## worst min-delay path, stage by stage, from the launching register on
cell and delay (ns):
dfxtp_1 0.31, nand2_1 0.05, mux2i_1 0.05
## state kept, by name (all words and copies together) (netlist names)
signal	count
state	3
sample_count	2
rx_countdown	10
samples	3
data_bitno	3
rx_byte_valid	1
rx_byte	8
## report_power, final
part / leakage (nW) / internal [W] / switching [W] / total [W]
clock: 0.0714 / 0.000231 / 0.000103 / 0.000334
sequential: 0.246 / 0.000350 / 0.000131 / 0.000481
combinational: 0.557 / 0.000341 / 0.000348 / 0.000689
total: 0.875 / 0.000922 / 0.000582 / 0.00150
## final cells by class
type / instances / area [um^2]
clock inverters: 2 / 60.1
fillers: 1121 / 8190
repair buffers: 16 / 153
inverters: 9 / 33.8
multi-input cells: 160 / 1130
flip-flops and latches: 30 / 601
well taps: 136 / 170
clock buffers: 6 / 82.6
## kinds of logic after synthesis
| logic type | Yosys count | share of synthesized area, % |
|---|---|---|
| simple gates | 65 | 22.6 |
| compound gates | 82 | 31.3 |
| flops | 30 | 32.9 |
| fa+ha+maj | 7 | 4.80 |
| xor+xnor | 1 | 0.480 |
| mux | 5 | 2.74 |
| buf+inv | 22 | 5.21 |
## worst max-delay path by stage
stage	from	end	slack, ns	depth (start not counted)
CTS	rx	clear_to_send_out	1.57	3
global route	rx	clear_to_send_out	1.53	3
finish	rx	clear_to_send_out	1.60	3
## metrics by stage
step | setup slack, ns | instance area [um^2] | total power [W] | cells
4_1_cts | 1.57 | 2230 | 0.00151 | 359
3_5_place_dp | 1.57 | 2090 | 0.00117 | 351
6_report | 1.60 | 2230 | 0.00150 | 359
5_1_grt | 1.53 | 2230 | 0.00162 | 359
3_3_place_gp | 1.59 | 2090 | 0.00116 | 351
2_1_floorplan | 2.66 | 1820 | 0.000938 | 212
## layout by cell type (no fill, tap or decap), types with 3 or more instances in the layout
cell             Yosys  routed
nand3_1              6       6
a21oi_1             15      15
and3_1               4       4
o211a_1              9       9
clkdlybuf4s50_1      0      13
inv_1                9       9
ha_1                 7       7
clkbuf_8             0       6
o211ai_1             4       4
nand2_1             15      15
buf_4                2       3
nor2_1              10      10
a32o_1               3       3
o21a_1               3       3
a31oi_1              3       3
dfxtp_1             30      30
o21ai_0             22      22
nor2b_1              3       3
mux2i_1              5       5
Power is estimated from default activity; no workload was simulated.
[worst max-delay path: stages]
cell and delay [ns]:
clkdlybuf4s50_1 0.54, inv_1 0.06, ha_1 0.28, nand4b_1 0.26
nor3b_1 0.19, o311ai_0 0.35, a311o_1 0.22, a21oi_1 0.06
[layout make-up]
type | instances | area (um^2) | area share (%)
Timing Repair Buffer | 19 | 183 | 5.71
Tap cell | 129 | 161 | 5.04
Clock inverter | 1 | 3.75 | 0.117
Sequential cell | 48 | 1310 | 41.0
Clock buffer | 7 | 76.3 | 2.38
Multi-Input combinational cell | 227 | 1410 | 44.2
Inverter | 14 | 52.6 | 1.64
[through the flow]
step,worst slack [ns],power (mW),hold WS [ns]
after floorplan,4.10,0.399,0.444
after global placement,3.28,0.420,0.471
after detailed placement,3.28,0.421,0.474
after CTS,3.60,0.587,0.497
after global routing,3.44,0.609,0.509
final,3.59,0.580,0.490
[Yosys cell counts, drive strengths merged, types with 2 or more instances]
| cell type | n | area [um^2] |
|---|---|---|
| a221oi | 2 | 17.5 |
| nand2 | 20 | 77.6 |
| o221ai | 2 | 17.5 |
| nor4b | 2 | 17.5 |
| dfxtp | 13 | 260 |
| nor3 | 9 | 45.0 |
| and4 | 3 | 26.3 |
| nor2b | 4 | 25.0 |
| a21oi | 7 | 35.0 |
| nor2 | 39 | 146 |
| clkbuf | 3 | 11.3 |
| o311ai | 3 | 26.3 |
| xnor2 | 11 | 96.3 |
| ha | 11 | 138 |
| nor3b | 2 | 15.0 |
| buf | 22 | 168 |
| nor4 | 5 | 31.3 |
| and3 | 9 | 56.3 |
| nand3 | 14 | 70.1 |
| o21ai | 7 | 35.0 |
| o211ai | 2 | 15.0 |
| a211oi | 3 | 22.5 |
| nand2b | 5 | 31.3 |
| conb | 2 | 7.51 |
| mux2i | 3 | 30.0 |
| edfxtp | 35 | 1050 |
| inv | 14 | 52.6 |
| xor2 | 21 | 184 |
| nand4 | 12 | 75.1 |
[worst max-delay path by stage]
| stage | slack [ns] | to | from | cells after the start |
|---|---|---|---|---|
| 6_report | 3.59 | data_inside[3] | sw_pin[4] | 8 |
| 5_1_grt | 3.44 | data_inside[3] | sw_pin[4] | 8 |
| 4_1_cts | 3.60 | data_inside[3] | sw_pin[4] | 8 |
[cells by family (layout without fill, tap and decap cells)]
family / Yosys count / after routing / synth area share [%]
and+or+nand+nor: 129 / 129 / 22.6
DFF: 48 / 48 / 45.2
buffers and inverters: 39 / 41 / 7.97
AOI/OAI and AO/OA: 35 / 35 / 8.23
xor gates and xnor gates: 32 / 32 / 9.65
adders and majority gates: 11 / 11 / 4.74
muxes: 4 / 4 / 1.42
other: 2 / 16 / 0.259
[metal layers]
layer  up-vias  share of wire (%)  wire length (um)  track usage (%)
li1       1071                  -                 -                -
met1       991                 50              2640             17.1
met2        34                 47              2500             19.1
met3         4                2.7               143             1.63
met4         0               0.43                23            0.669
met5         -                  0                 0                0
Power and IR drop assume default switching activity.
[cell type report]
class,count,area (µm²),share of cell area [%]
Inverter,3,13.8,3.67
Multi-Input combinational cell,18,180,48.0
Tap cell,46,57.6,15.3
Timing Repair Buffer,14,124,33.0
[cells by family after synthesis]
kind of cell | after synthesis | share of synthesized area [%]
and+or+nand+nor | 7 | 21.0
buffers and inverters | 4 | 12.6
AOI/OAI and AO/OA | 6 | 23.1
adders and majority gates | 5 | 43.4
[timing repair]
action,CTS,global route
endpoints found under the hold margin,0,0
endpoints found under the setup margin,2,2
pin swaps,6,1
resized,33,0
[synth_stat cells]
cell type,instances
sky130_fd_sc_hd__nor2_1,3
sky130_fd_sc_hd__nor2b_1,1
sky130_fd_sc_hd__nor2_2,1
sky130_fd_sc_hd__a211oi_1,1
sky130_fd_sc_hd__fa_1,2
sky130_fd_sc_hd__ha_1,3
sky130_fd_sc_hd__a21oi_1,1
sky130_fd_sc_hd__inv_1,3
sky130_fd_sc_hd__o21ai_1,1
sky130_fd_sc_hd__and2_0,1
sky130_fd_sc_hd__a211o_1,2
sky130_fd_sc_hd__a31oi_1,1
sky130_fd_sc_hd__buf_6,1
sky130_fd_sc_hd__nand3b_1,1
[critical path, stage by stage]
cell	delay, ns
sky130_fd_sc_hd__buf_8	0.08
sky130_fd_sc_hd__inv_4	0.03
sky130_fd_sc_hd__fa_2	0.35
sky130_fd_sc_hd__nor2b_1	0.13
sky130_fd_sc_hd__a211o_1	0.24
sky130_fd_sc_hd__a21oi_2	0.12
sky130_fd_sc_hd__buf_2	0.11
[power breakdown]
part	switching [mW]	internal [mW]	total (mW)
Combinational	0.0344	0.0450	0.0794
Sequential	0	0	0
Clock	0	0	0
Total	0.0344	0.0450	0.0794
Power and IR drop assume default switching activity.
`flow/run.sh`:
```
#!/bin/bash
# OpenROAD 26Q1-2900-gdf79404cd8, Yosys 0.63+post, stock flow scripts
make -C /OpenROAD-flow-scripts/flow DESIGN_CONFIG=/design/flow/config.mk WORK_HOME=/design/flow/orfs finish
```
`flow/config.mk`:
```
export PLATFORM = sky130hd
export DESIGN_NAME = debouncer
export DESIGN_NICKNAME = debouncer
export VERILOG_FILES = /design/flow/design.v
export SDC_FILE = /design/flow/constraint.sdc
export NUM_CORES = 4
export LEC_CHECK = 1
export CORE_AREA = 10 10 86 86
export DIE_AREA = 0 0 96 96
export SYNTH_HDL_FRONTEND = slang
```
`flow/constraint.sdc`:
```
current_design debouncer

set clk_period 2.5
set clk_io_pct 0.2

create_clock -name clk0 -period $clk_period [get_ports {clk}]

set non_clock_inputs [all_inputs -no_clocks]
set_input_delay [expr $clk_period * $clk_io_pct] -clock clk0 $non_clock_inputs
set_output_delay [expr $clk_period * $clk_io_pct] -clock clk0 [all_outputs]
```
`flow/design.v`:
```
module debouncer #(
    parameter DEBOUNCE_CNT_LIMIT = 500_000
)(
    input   		clk,
    input   		i_pulse,
    output  		o_pulse
);
localparam CNT_WIDTH = $clog2(DEBOUNCE_CNT_LIMIT + 1);
reg [CNT_WIDTH-1:0]  r_clk_cnt = 0;
reg                  r_pulse   = 1'b0;
assign o_pulse     = r_pulse;
always @(posedge clk) begin
    if ((i_pulse != r_pulse) && (r_clk_cnt < DEBOUNCE_CNT_LIMIT)) begin
        r_clk_cnt <= r_clk_cnt + 1;
    end
    else if (r_clk_cnt == DEBOUNCE_CNT_LIMIT) begin
        r_pulse   <= i_pulse;
        r_clk_cnt <= 0;
    end
    else begin
        r_clk_cnt <= 0;
    end
end
endmodule
```
==> impl_metrics.env <==
# source this file to load flow results
export IMPL_p_leak_nw=0.327
export IMPL_wl_per_cell_microns=8.92
export IMPL_clkTransAtPathRegs_ps=70
export IMPL_synth_edff_count=1
export IMPL_power_density_mw_per_mm2=536
export IMPL_synth_avg_cell_area_sq_um=8.58
export IMPL_min_period_ps=1950
export IMPL_warnings=26
export IMPL_seq_area_frac_synth=0.435
export IMPL_numCtsBuffers=3
export IMPL_clock_latency_ps=250
export IMPL_final_common_cell="dfxtp_1"
export IMPL_die_y_microns=96
export IMPL_core_sq_mm=0.00554
export IMPL_rsz0062_at_grt="no"
export IMPL_skew_ps=1.20
export IMPL_ant_nets=0
export IMPL_drv_cap=0
export IMPL_io_buffers=2
export IMPL_min_delay_start="r_clk_cnt[0]$_SDFF_PN0_"
export IMPL_status="finished, final reports clean"
export IMPL_hold_viol=0
export IMPL_crit_arrival_ps=2140
export IMPL_worst_path_most_repeated_cell="or4_1"
export IMPL_slowest_stage="or4_1"
export IMPL_clockBufferDepth=2
export IMPL_rows=27
export IMPL_hp_class="reg2reg"
export IMPL_power_mw=0.591
export IMPL_tightest_slew_ps=741
export IMPL_drt_pass1_iter_count=4
export IMPL_path_max_fanout=8
export IMPL_syn_cell_area_sq_um=943
export IMPL_cts_sinks=20
export IMPL_diodes=0
export IMPL_synth_async_reset_ratio=0
export IMPL_fp_utilization=0.170
export IMPL_grt_usage=0.0370
export IMPL_fin_area_sq_mm=0.00110
export IMPL_min_to="r_clk_cnt[0]$_SDFF_PN0_"
export IMPL_finalSetupViolations=0
export IMPL_cts_tree="yes"
export IMPL_drtIter0Drc=30
export IMPL_slowest_delay_ps=610
export IMPL_post_cts_resized=0
export IMPL_ff_type="dfxtp_1"
export IMPL_syn2layout_area_growth_pct=17.0
export IMPL_grt_pass1_wl_microns=2860
export IMPL_synth_warnings=0
export IMPL_htree_num_levels=1
export IMPL_gr_total_overflow=0
export IMPL_first_global_vias=620
export IMPL_vias=728
export IMPL_r2r_cells=4
export IMPL_crit_path_start_kind="flip-flop"
export IMPL_cts_root_buf="clkbuf_8"
export IMPL_postSynthCellCount=110
export IMPL_ys_ff=20
export IMPL_drc=0
export IMPL_postCtsSetupBuffers=0
export IMPL_max_slew_margin=0.503
export IMPL_dpl_cell_area_sq_mm=0.00105
export IMPL_cts_hold_buf=0
export IMPL_rr_endpoint="r_clk_cnt[17]$_SDFF_PN0_"
export IMPL_yosys_cells=110
export IMPL_reg2reg_from="r_clk_cnt[5]$_SDFF_PN0_"
export IMPL_ys_types=27
export IMPL_endpoint_kind="flip-flop"
export IMPL_cp_required_ps=2690
export IMPL_ir_drop_v=0.000326
export IMPL_wl_microns=1660
export IMPL_ys_chip_area_sq_um=943
export IMPL_viasPerCell=3.91
export IMPL_holdPathStages=1
export IMPL_die_x_microns=96
export IMPL_post_dp_hpwl_microns=1190
export IMPL_antenna_found_initial=0
export IMPL_drv_slew=0
export IMPL_gp_congestion=0.843
export IMPL_path_class="reg2reg"
export IMPL_drive_above_1_share=0.0965
export IMPL_grt_max_degree=12
export IMPL_chipArea_sq_mm=0.00922
export IMPL_cp_cell_sequence="nand3_2 -> or4_1 -> or4_1 -> a21oi_1"
export IMPL_fin_setup_tns_ps=0
export IMPL_finalCritPeriodShare=0.781
export IMPL_pin_count=3
export IMPL_max_freq_mhz=512
export IMPL_layout_top_cells="19 x dfxtp_1, 18 x nor2_1, 9 x xnor2_1, 7 x nand2_1"
export IMPL_regToRegSetupSlack_ps=550
where the power goes:
part	switching, mW	internal [mW]	total [mW]	leakage, nW
combinational	0.0120	0.00857	0.0206	0.135
sequential	0.00505	0.325	0.330	0.163
clock	0.101	0.140	0.241	0.0288
total	0.118	0.474	0.591	0.327
how the worst max path moves through the flow:
stage | start | to | slack, ps
CTS | r_clk_cnt[5]$_SDFF_PN0_ | r_clk_cnt[17]$_SDFF_PN0_ | 560
global route | r_clk_cnt[5]$_SDFF_PN0_ | r_clk_cnt[17]$_SDFF_PN0_ | 460
finish | r_clk_cnt[5]$_SDFF_PN0_ | r_clk_cnt[17]$_SDFF_PN0_ | 550
state kept, by name, indices dropped and copies added, names as in the netlist:
register / flops
o_pulse: 1
r_clk_cnt: 19
final cells by class:
type	count	area [sq um]
Fill cell	631	4440
Multi-Input combinational cell	82	502
Sequential cell	20	410
Tap cell	72	90.1
Clock buffer	4	55.1
Timing Repair Buffer	3	27.5
Inverter	5	18.8
critical path, delay by kind of cell (launching register included):
family	cells	cell delay (ps)
AOI/OAI and AO/OA	1	150
and+or+nand+nor	3	1270
DFF	1	460
synthesized netlist by cell type (3+ instances only):
master    n  share of area
nor3_1    3          0.016
nor2_1   18          0.072
xor2_1    3          0.028
dfxtp_1  19           0.40
o21ai_0   4          0.021
nor4_1    5          0.033
xnor2_1   9          0.084
a21oi_1   5          0.027
inv_1     5          0.020
or3_2     3          0.024
and3_1    3          0.020
nand4_1   4          0.027
nand2_1   7          0.028
nand3_1   4          0.021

------------------------------------

_Task statement_: Out of the entries above, write out only the lines between the line holding "endpoints found under the hold margin,0,0" and the line holding "[critical path, stage by stage]", inclusive, each exactly as given.

_Response to the task_:
endpoints found under the hold margin,0,0
endpoints found under the setup margin,2,2
pin swaps,6,1
resized,33,0
[synth_stat cells]
cell type,instances
sky130_fd_sc_hd__nor2_1,3
sky130_fd_sc_hd__nor2b_1,1
sky130_fd_sc_hd__nor2_2,1
sky130_fd_sc_hd__a211oi_1,1
sky130_fd_sc_hd__fa_1,2
sky130_fd_sc_hd__ha_1,3
sky130_fd_sc_hd__a21oi_1,1
sky130_fd_sc_hd__inv_1,3
sky130_fd_sc_hd__o21ai_1,1
sky130_fd_sc_hd__and2_0,1
sky130_fd_sc_hd__a211o_1,2
sky130_fd_sc_hd__a31oi_1,1
sky130_fd_sc_hd__buf_6,1
sky130_fd_sc_hd__nand3b_1,1
[critical path, stage by stage]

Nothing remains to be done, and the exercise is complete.